• Exercise description: Which lines of the entries below include "global"? List them all.

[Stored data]
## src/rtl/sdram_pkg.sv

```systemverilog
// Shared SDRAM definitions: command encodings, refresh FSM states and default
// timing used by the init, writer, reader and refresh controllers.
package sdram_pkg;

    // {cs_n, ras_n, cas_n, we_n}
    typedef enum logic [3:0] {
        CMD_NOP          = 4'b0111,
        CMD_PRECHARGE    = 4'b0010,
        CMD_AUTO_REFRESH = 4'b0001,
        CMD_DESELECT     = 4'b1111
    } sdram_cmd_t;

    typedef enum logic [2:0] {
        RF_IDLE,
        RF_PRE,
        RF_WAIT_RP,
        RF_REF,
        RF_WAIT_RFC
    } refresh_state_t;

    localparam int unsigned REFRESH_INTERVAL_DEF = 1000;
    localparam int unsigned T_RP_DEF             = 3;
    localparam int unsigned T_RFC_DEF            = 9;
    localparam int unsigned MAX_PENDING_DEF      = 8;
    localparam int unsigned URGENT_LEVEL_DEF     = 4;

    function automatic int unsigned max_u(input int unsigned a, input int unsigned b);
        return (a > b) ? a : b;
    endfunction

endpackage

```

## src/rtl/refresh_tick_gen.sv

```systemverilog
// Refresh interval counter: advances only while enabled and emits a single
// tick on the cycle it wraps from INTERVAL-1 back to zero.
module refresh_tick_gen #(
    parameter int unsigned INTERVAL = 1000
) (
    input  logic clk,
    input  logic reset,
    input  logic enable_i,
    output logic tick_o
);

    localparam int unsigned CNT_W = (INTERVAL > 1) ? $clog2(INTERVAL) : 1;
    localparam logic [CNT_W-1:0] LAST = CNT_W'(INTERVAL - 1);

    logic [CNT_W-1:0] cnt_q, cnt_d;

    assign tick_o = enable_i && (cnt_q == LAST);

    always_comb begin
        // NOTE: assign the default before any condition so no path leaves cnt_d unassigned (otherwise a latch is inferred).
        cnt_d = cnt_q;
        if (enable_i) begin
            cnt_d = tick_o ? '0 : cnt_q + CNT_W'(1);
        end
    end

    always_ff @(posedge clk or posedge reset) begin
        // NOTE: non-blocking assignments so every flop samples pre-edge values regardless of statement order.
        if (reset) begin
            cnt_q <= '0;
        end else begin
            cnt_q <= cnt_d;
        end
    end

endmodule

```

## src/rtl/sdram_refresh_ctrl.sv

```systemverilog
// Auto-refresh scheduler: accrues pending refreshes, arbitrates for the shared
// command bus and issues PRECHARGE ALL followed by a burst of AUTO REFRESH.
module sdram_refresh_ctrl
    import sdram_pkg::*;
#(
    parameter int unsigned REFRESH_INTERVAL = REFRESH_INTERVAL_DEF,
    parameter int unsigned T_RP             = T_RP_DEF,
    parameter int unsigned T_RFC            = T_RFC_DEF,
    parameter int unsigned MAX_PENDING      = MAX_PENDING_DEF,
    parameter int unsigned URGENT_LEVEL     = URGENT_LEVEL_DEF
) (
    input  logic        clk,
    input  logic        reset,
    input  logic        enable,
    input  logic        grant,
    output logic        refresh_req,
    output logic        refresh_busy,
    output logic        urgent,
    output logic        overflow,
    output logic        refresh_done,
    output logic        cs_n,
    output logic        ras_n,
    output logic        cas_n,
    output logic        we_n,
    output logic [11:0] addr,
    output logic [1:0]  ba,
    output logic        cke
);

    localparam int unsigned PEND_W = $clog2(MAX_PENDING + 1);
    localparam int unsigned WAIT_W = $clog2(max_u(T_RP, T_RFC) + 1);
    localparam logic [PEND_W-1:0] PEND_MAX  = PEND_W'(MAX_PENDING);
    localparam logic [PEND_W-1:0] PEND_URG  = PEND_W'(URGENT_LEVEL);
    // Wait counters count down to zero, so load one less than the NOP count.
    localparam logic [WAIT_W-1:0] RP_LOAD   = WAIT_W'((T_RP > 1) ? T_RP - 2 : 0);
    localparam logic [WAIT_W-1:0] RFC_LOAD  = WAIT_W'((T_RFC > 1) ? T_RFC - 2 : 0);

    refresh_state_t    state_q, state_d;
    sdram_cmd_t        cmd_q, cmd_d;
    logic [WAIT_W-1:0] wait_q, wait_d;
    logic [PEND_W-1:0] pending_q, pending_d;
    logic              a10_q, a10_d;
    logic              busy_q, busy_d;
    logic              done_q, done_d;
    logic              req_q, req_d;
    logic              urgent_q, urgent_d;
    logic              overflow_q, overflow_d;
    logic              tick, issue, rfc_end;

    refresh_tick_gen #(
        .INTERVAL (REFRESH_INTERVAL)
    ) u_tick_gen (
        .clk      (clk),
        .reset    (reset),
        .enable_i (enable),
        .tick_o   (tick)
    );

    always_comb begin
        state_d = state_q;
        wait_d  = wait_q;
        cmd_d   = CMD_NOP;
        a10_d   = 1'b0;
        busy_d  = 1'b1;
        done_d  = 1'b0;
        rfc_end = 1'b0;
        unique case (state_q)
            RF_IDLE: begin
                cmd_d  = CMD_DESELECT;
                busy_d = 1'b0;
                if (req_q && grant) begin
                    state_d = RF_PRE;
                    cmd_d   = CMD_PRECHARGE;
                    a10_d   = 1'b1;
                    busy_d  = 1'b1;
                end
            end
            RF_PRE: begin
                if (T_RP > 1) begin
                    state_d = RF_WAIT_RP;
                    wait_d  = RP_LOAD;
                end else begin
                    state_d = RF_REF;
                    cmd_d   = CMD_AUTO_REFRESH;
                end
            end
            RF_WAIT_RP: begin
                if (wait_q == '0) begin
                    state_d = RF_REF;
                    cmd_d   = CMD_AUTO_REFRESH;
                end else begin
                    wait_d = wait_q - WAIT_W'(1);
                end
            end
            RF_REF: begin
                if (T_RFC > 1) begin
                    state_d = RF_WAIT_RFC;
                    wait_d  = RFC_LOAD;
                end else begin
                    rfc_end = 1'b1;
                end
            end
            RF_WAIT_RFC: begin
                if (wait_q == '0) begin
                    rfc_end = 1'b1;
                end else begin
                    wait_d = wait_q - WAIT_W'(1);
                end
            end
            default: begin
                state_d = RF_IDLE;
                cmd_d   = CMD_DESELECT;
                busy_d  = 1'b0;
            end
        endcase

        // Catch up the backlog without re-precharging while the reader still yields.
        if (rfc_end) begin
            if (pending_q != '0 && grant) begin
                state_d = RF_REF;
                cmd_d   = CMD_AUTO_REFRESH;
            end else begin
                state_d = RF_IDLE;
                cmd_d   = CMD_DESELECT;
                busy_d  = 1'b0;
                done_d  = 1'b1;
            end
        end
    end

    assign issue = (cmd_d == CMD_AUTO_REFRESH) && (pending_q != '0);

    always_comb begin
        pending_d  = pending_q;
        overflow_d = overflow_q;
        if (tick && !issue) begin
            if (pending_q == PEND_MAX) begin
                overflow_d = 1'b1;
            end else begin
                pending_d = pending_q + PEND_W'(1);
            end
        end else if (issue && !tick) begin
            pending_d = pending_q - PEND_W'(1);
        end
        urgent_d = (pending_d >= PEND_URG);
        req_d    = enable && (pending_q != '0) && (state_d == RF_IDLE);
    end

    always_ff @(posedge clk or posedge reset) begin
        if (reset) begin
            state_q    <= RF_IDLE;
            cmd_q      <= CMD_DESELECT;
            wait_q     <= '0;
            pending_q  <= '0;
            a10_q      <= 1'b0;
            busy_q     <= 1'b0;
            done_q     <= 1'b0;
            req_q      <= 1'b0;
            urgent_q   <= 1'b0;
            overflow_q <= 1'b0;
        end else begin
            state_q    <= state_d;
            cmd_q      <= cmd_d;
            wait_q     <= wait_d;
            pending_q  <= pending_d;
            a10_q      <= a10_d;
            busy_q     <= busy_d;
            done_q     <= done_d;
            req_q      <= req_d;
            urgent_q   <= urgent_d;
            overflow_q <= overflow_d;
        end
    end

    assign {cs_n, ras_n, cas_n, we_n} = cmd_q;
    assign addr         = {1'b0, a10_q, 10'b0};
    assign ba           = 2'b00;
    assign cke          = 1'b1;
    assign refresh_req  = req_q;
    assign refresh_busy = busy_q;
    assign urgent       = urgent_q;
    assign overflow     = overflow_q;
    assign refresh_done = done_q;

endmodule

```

...

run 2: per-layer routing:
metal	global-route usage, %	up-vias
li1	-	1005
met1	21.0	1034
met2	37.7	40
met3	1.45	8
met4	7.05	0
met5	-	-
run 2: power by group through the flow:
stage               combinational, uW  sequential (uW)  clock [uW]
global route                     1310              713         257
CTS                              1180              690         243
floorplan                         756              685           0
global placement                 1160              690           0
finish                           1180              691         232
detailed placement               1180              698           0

• Result of the exercise:
metal	global-route usage, %	up-vias
global route                     1310              713         257
global placement                 1160              690           0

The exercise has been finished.